Стоял Балак, присмиревший, с опущенным хвостом, пока не спустился со скалы. Бросился на землю, и закрыл глаза, и попытался уснуть. Глаза его распахнулись сами собой в испуге, и сон тоже испугался и убежал. Когда вернулся к нему сон, он не принес с собой отдыха, а, наоборот, принес с собой усталость и еще раз усталость. И, проснувшись, Балак почувствовал себя совершенно без сил от дурных сновидений и от дурных мыслей, встретившихся друг с дружкой. Махнул он лапой, чтобы отогнать их, как отгоняют мух. Но не убежали они. Открыл пасть, чтобы проглотить их. Вывалился его язык и собрался выпасть из пасти. Теперь, даже если бросит ему кто-то кусок, нет у него сил затолкать его в пасть.
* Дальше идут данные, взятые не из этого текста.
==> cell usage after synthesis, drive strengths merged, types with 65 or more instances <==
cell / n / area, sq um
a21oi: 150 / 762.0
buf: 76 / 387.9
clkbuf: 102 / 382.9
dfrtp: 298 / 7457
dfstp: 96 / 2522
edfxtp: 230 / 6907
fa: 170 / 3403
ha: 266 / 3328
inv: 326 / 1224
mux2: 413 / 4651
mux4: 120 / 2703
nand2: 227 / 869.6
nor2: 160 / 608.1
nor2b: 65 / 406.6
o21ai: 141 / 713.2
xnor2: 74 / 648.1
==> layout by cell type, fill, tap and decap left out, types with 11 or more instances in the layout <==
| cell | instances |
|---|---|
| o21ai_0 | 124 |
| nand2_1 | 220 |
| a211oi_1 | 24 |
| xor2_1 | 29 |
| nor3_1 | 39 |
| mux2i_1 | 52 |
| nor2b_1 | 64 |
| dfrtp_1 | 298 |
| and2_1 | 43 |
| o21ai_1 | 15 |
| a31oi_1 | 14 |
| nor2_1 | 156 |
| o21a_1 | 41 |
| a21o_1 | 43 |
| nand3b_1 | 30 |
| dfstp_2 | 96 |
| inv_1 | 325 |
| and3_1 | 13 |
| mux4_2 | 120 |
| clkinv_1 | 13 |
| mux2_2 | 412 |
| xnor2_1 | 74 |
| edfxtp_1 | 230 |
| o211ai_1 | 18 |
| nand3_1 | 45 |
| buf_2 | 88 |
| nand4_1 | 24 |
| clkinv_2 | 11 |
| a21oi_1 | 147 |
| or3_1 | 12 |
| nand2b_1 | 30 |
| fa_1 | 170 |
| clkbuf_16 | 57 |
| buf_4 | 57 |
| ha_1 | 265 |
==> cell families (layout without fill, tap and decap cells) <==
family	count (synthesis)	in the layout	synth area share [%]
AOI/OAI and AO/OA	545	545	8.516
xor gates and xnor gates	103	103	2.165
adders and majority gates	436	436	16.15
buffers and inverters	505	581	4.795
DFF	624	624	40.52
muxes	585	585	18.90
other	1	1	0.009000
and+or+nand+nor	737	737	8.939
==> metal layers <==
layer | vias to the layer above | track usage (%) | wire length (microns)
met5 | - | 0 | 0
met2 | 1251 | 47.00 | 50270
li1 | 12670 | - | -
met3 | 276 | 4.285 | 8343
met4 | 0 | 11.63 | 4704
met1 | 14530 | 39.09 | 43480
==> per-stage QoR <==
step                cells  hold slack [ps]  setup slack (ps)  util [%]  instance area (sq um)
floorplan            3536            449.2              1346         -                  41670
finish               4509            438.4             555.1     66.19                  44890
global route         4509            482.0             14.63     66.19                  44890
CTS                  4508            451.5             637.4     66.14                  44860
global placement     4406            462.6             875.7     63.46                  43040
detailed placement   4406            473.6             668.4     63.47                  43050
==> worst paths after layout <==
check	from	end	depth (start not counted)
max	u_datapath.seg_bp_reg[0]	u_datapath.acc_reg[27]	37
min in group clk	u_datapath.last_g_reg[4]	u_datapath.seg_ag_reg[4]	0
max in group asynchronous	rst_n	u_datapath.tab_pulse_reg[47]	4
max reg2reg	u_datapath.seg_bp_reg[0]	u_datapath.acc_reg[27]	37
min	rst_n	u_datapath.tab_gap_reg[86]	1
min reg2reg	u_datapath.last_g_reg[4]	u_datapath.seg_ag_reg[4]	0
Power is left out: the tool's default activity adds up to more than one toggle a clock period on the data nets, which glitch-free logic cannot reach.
<file path="src/hw/rtl/qmr_pkg.sv">
package qmr_pkg;

    // Table and position limits
    localparam int MAX_CHANNELS    = 4096;
    localparam int CH_W            = $clog2(MAX_CHANNELS);
    localparam int CHCNT_W         = $clog2(MAX_CHANNELS + 1);
    localparam int LOAD_CH_W       = 12;
    localparam int INNER_W         = 24;
    localparam int INNER_CFG_W     = 25;
    localparam int INNER_LIMIT     = 1 << INNER_W;

    // Fixed-point scale
    localparam int SCALE_W         = 32;
    localparam int SCALE_FRAC_BITS = 24;

    // Datapath widths
    localparam int ZP_W            = 9;
    localparam int DIFF_W          = 11;
    localparam int PROD_W          = 2 * DIFF_W;
    localparam int MAG_W           = 18;
    localparam int SPROD_W         = MAG_W + SCALE_W;
    localparam int Q_W             = SPROD_W - SCALE_FRAC_BITS + 1;
    localparam int V_W             = Q_W + 2;

    // Configuration register indexes
    localparam logic [3:0] REG_LAYOUT      = 4'd0;
    localparam logic [3:0] REG_DATA_SIGNED = 4'd1;
    localparam logic [3:0] REG_SCALE       = 4'd2;
    localparam logic [3:0] REG_A_ZERO      = 4'd3;
    localparam logic [3:0] REG_B_ZERO      = 4'd4;
    localparam logic [3:0] REG_Y_ZERO      = 4'd5;
    localparam logic [3:0] REG_CHANNELS    = 4'd6;
    localparam logic [3:0] REG_INNER_SIZE  = 4'd7;

    // Layout codes
    localparam logic [1:0] LAY_SAME   = 2'd0;
    localparam logic [1:0] LAY_CHMAJ  = 2'd1;
    localparam logic [1:0] LAY_CHLAST = 2'd2;

    // Request kinds
    localparam logic REQ_LOAD = 1'b0;
    localparam logic REQ_ELEM = 1'b1;

    typedef struct packed {
        logic [1:0]             layout;
        logic                   data_signed;
        logic [SCALE_W-1:0]     scale;
        logic [ZP_W-1:0]        a_zero;
        logic [ZP_W-1:0]        b_zero;
        logic [ZP_W-1:0]        y_zero;
        logic [CHCNT_W-1:0]     channels;
        logic [INNER_CFG_W-1:0] inner_size;
    } t_cfg;

endpackage

</file>
<file path="src/hw/rtl/qmr_math.sv">
module qmr_math (
    input  logic          i_clk,
    input  logic          i_start,
    input  qmr_pkg::t_cfg i_cfg,
    input  logic [7:0]    i_a,
    input  logic [7:0]    i_b,
    output logic [7:0]    o_y
);

    logic signed [qmr_pkg::DIFF_W-1:0]  da;
    logic signed [qmr_pkg::DIFF_W-1:0]  db;
    logic signed [qmr_pkg::PROD_W-1:0]  r_prod;
    logic [qmr_pkg::PROD_W-1:0]         mag_full;
    logic                               r_neg;
    logic [qmr_pkg::SPROD_W-1:0]        r_sprod;
    logic [qmr_pkg::Q_W-1:0]            q;
    logic [qmr_pkg::SCALE_FRAC_BITS-1:0] rem;
    logic [qmr_pkg::SCALE_FRAC_BITS-1:0] half;
    logic                               round_up;
    logic signed [qmr_pkg::V_W-1:0]     v;
    logic signed [qmr_pkg::V_W-1:0]     lo;
    logic signed [qmr_pkg::V_W-1:0]     hi;

    // Zero-point offsets, bytes signed or unsigned per config
    always_comb begin
        da = $signed({{(qmr_pkg::DIFF_W-8){i_cfg.data_signed & i_a[7]}}, i_a}) -
             $signed({{(qmr_pkg::DIFF_W-qmr_pkg::ZP_W){i_cfg.a_zero[qmr_pkg::ZP_W-1]}},
                      i_cfg.a_zero});
        db = $signed({{(qmr_pkg::DIFF_W-8){i_cfg.data_signed & i_b[7]}}, i_b}) -
             $signed({{(qmr_pkg::DIFF_W-qmr_pkg::ZP_W){i_cfg.b_zero[qmr_pkg::ZP_W-1]}},
                      i_cfg.b_zero});
    end

    // Stage 1: operand product
    always_ff @(posedge i_clk) begin
        if (i_start) begin
            r_prod <= da * db;
        end
    end

    // Stage 2: magnitude times scale, sign kept aside
    assign mag_full = r_prod[qmr_pkg::PROD_W-1] ? 
                      qmr_pkg::PROD_W'(-r_prod) : qmr_pkg::PROD_W'(r_prod);

    always_ff @(posedge i_clk) begin
        r_neg   <= r_prod[qmr_pkg::PROD_W-1];
        r_sprod <= qmr_pkg::SPROD_W'(mag_full[qmr_pkg::MAG_W-1:0]) *
                   qmr_pkg::SPROD_W'(i_cfg.scale);
    end

    // Round half to even, restore sign, add output zero point, clamp
    always_comb begin
        q        = {1'b0, r_sprod[qmr_pkg::SPROD_W-1:qmr_pkg::SCALE_FRAC_BITS]};
        rem      = r_sprod[qmr_pkg::SCALE_FRAC_BITS-1:0];
        half     = {1'b1, {(qmr_pkg::SCALE_FRAC_BITS-1){1'b0}}};
        round_up = (rem > half) || ((rem == half) && q[0]);
        q        = q + qmr_pkg::Q_W'(round_up);
        v        = r_neg ? -$signed({2'b00, q}) : $signed({2'b00, q});
        v        = v + $signed({{(qmr_pkg::V_W-qmr_pkg::ZP_W){i_cfg.y_zero[qmr_pkg::ZP_W-1]}},
                               i_cfg.y_zero});
        lo       = i_cfg.data_signed ? -qmr_pkg::V_W'(128) : '0;
        hi       = i_cfg.data_signed ? qmr_pkg::V_W'(127) : qmr_pkg::V_W'(255);
        if (v < lo) begin
            v = lo;
        end else if (v > hi) begin
            v = hi;
        end
        o_y = v[7:0];
    end

endmodule

</file>
<file path="config.mk">
export PLATFORM = sky130hd
export DESIGN_NAME = qmr_math
export DESIGN_NICKNAME = d
export VERILOG_FILES = /design/src/hw/rtl/qmr_pkg.sv /design/src/hw/rtl/qmr_math.sv
export SDC_FILE = /design/constraint.sdc
export NUM_CORES = 2
export LEC_CHECK = 0
export ABC_AREA = 0
export BUFFER_PORTS_ARGS = -buffer_cell sky130_fd_sc_hd__buf_2
export CAP_MARGIN = 10
export CORE_UTILIZATION = 31
export DETAILED_ROUTE_END_ITERATION = 8
export PLACE_DENSITY = 0.48
export REMOVE_ABC_BUFFERS = 1
export SLEW_MARGIN = 20
export SYNTH_ARGS = -nofsm -noshare
export SYNTH_HDL_FRONTEND = slang
export SYNTH_SLANG_ARGS = --single-unit
export TNS_END_PERCENT = 50
</file>
<file path="constraint.sdc">
create_clock -name i_clk -period 11.5 [get_ports i_clk]
set_input_delay 2.3 -clock i_clk [delete_from_list [all_inputs] [get_ports i_clk]]
set_output_delay 2.3 -clock i_clk [all_outputs]
set_load 0.03 [all_outputs]
</file>
== Word level (Yosys, flattened, before mapping) ==
Cells that the tools add are included.
W data, S select, Z words.
Operators by class
  reductions and logical operators: 2
  $add $sub $neg: 6
  bitwise operators: 2
  equality and inequality tests: 1
  mux-type cells: 6
  order comparisons: 3
  $mul: 2
Operators by type and width (count)
  $mux W29: 2
  $mul A18 B32 Y50: 1
  $add A29 B9 Y29: 1
  $gt A29 B9 Y1: 1
  $lt A29 B29 Y1: 1
  $neg A27 Y29: 1
  $add A26 B1 Y27: 1
  $eq A24 B24 Y1 const B: 1
  $gt A24 B24 Y1 const B: 1
  $mux W8: 3
  $mul A10 B10 Y20: 1
  $sub A9 B9 Y10: 2
  $mux W18: 1
  $neg A18 Y18: 1
  $and A1 B1 Y1: 2
  $logic_and A1 B1 Y1: 1
  $logic_or A1 B1 Y1: 1
Storage, ports and cells
  output and inout bits: 8
  word-level logic and storage cells: 25
  bits of input ports: 118
  register bits: 71

== Logic depth before layout (Yosys ltp) ==
  word-level depth: 10
  mapped depth: 33

== Worst setup path after synthesis ==
No wires, ideal clock.
  path kind: reg-to-output
  start point: reg r_sprod[24] (netlist bit)
  end point: out o_y[7]
  cell stages (with the launch flop): 33
  path slack: 2.366 ns
  data arrival time: 6.834 ns
  cell sequence: dfxtp_1 > nor4_1 > nand4_1 > o21a_1 > ha_1 > ha_1 > buf_2 > and3_1 > clkbuf_1 > nor4_1 > o311ai_0 > or4b_1 > a2111oi_2 > nand2_1 > nor4_1 > mux2i_1 > a22oi_1 > xnor2_1 > ha_1 > nor2_1 > a21o_1 > a211oi_1 > nand3b_1 > a31oi_1 > xnor2_2 > ha_1 > nand4_1 > or3_1 > a21oi_1 > o21bai_1 > nand2b_1 > a211o_1 > o311ai_2
On the way
  cells in the longest elaborated chain, start to end: 9
Ends and longest elaborated chain
  start: declaration: line qmr_math.sv:15  | logic [qmr_pkg::SPROD_W-1:0] r_sprod;
  start signal: assignment: line qmr_math.sv:47  | r_sprod <= qmr_pkg::SPROD_W'(mag_full[qmr_pkg::MAG_W-1:0]) *
  $logic_and A1 B1 Y1: line qmr_math.sv:56  | round_up = (rem > half) || ((rem == half) && q[0]);
  $logic_or A1 B1 Y1: line qmr_math.sv:56
  $add A26 B1 Y27 (*): line qmr_math.sv:57  | q = q + qmr_pkg::Q_W'(round_up);
  $neg A27 Y29: line qmr_math.sv:58  | v = r_neg ? -$signed({2'b00, q}) : $signed({2'b00, q});
  $mux W29 (*): line qmr_math.sv:58
  $add A29 B9 Y29 (*): line qmr_math.sv:59  | v = v + $signed({{(qmr_pkg::V_W-qmr_pkg::ZP_W){i_cfg.y_zero[qmr_pkg::ZP_W-1]}},
  $gt A29 B9 Y1: line qmr_math.sv:65  | end else if (v > hi) begin
  $mux W8: line qmr_math.sv:65
  $mux W8 (*): line qmr_math.sv:63  | if (v < lo) begin
  end: declaration: line qmr_math.sv:7  | output logic [7:0] o_y
Every way passes the cells marked *; elsewhere a longest branch is shown, timed or not.

== Worst setup path in the final report ==
  start point: reg r_sprod[12] (netlist bit)
  end point: out o_y[7]
On the way
  cells in the longest elaborated chain, start to end: 10
Ends and longest elaborated chain (line)
  branches (longest 2 deep; another with $gt A24 B24 Y1)
  $logic_or A1 B1 Y1 (*): qmr_math.sv:56
  $add A26 B1 Y27 (*): qmr_math.sv:57
  $neg A27 Y29: qmr_math.sv:58
  $mux W29 (*): qmr_math.sv:58
  $add A29 B9 Y29 (*): qmr_math.sv:59
  $gt A29 B9 Y1: qmr_math.sv:65
  $mux W8: qmr_math.sv:65
  $mux W8 (*): qmr_math.sv:63
Every way passes the cells marked *.

==> flow_summary.json <==
{
  "outcome": "finished clean",
  "timing.critical_path.from": "r_sprod[12]$_DFF_P_",
  "initialDrtViolationCount": 948,
  "drt_wl_total_um": 74100,
  "worst_ep_arrival_time_ns": 8.41,
  "synth_cell_types": 83,
  "ys_seq_area_frac": 0.0560,
  "period_needed_ns": 10.71,
  "synth_ff_type": "dfxtp_1",
  "syn-instance-count": 3327,
  "nets": 4238,
  "post-synth-top-area-fraction": 0.404,
  "worst_path_max_delay_cell": "or4b_1",
  "initial_utilization": 0.314,
  "syn_area_um2": 28400,
  "synthArstFlopShare": 0,
  "final-max-slew-violation-count": 0,
  "min_from": "r_prod[19]$_DFFE_PP_",
  "antenna_found_initial": 2,
  "syn-mean-instance-area_um2": 8.54,
  "drc": 0,
  "dp_cells": 4464,
  "ys_warn_count": 0,
  "insertion_delay_ns": 0.37,
  "yosys_register_bits": 70,
  "synth_area_leaders": "fa_1 40%, ha_1 11%, inv_1 9.2%, nand2_1 6.8%, dfxtp_1 3.6%",
  "postCtsSetupRepairBufs": 0,
  "gp_congestion": 0.800,
  "ios": 126,
  "grt_pass1_vias": 22800,
  "path_clk_slew_ns": 0.07,
  "slew_headroom": 0.303,
  "crit_type": "reg2out",
  "cp_top_family": "simple AND/OR/NAND/NOR gates",
  "worst_pin_slew_ns": 1.04,
  "finalHoldViolations": 0,
  "hold_buffers": 0,
  "min_period_over_period": 0.932,
  "layout_common_cells": "695 x inv_1, 574 x fa_1, 516 x nand2_1, 247 x ha_1, 120 x and2_1",
  "mostFrequentLayoutCell": "inv_1",
  "area_growth_pct": 6.76,
  "dpl.hpwl_um": 58700,
  "max_freq_ghz": 0.0933,
  "die_width_um": 305,
  "skew_ns": 0.00951,
  "grt_max_degree": 35,
  "end_kind": "output pin",
  "drive_gt1_frac": 0.0518,
  "rsz0062_at_grt": "false",
  "row_count": 110,
  "cp_slowest_stage_delay_ns": 0.56,
  "synth_largest_area_cell": "fa_1",
  "htreeDepth": 3,
  "crit_top_cell": "ha_1",
  "grt_use_total": 0.165,
  "cp.buffers_inverters": 1,
  "wl_per_cell_um": 16.5,
  "viasPerCell": 4.76,
  "gr-total-overflow": 0,
  "r2r-start": "r_prod[8]$_DFFE_PP_",
  "min_path_type": "reg2reg",
  "worstPathMaxFanout": 10,
  "ant_nets": 0,
  "io_buffer_count": 85,
  "grt_first_pass_wirelength_um": 122000,
  "start_kind": "flip-flop",
  "cp.required_ns": 9.20,
  "synth_edf_count": 19,
  "numCtsBuffers": 9,
  "instances_no_fill": 4481,
  "setup_viol": 0,
  "clock_path_buffers": 2,
  "clkSinkCount": 70,
  "die_area_um2": 92900,
  "vias": 21300,
  "drv_cap": 0,
  "chipHeight_um": 305,
  "ctsResizeCount": 0,
  "cts_tree": "built",
  "setup_tns_ns": 0,
  "core_um2": 90400,
  "cts-root-buf": "clkbuf_16",
  "firstDrtPassIters": 5
}
==> layout make-up <==
class                   count  area [µm²]
diodes                      1        2.50
clock buffers              10         239
clock inverters             6        50.0
fillers                  9564       60100
inverters                 696        2610
multi-input cells        2416       23800
flip-flops and latches     70        1590
well taps                1176        1470
repair buffers            106         583
==> logic make-up (layout without fill, tap and decap cells) <==
kind of cell             count (synthesis)  in the layout  share of synthesized area
AO/OA/AOI/OAI                          385            385                     0.0913
XOR/XNOR                               160            160                     0.0496
other                                    0              1                          0
multiplexers                             6              6                    0.00220
AND/OR/NAND/NOR                       1044           1044                      0.176
flip-flops                              70             70                     0.0560
adder cells (fa/ha/maj)                821            821                      0.513
buffers and inverters                  841            818                      0.112
==> synth_stat cells, types with 21 or more instances <==
cell type  instances
nand3_1           30
nand4_1           21
inv_1            695
and2_1           120
ha_1             247
buf_1             21
clkbuf_1         114
o21bai_1          23
nor2_1           112
nor3_1            27
xor2_1            46
nand2b_1          29
a21o_1            48
a21oi_1           93
xnor2_1          113
nor2b_1          101
dfxtp_1           51
o21ai_0           67
fa_1             574
nand2_1          516
==> routing by layer <==
layer	routed length, µm	part of all wire	global-route usage
met1	35500	0.48	0.229
met2	34600	0.47	0.278
met3	3060	0.041	0.0179
met4	1010	0.014	0.0312
met5	17	0.00023	0
==> through the flow <==
stage / util / hold slack (ns) / area [µm²] / setup slack, ns
3_5_place_dp: 0.332 / 0.832 / 30000 / 1.05
5_1_grt: 0.336 / 0.861 / 30300 / 0.0927
6_report: 0.336 / 0.813 / 30300 / 0.787
2_1_floorplan: - / 0.643 / 27900 / 2.38
4_1_cts: 0.335 / 0.827 / 30300 / 0.628
3_3_place_gp: 0.332 / 0.835 / 30000 / 1.07
==> registers in the layout, indices dropped and copies added (netlist names) <==
register and cells:
r_neg 1, r_sprod 50, r_prod 19
==> worst paths after layout <==
check | endpoint | slack, ns | cells after the start
worst min-delay path | r_neg$_DFF_P_ | 0.81 | 0
worst max register to register | r_sprod[48]$_DFF_P_ | 1.62 | 26
worst max-delay path | o_y[7] | 0.79 | 31
worst min register to register | r_neg$_DFF_P_ | 0.81 | 0
Power is left out: the tool's default activity adds up to more than one toggle a clock period on the data nets, which glitch-free logic cannot reach.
В эти дни начал его нос высыхать, как глина, и тяжелый и омерзительный жар шел из его опухшего носа и возвращался ему опять в нос, и когти его дрожали на кончиках его темных лап, как будто вся его жизненная сила сосредоточилась в них. Пасть его ослабла, и язык из нее свисал. Хотел он засунуть язык назад в пасть – спутал его с хвостом и зажал хвост между ляжками задних лап. Обернул голову назад в поисках хвоста и не нашел его – висел тот между ляжками. Ну а поскольку тело состоит из головы и хвоста, легко понять горе Балака в те минуты, когда он повернул голову к хвосту и не нашел его.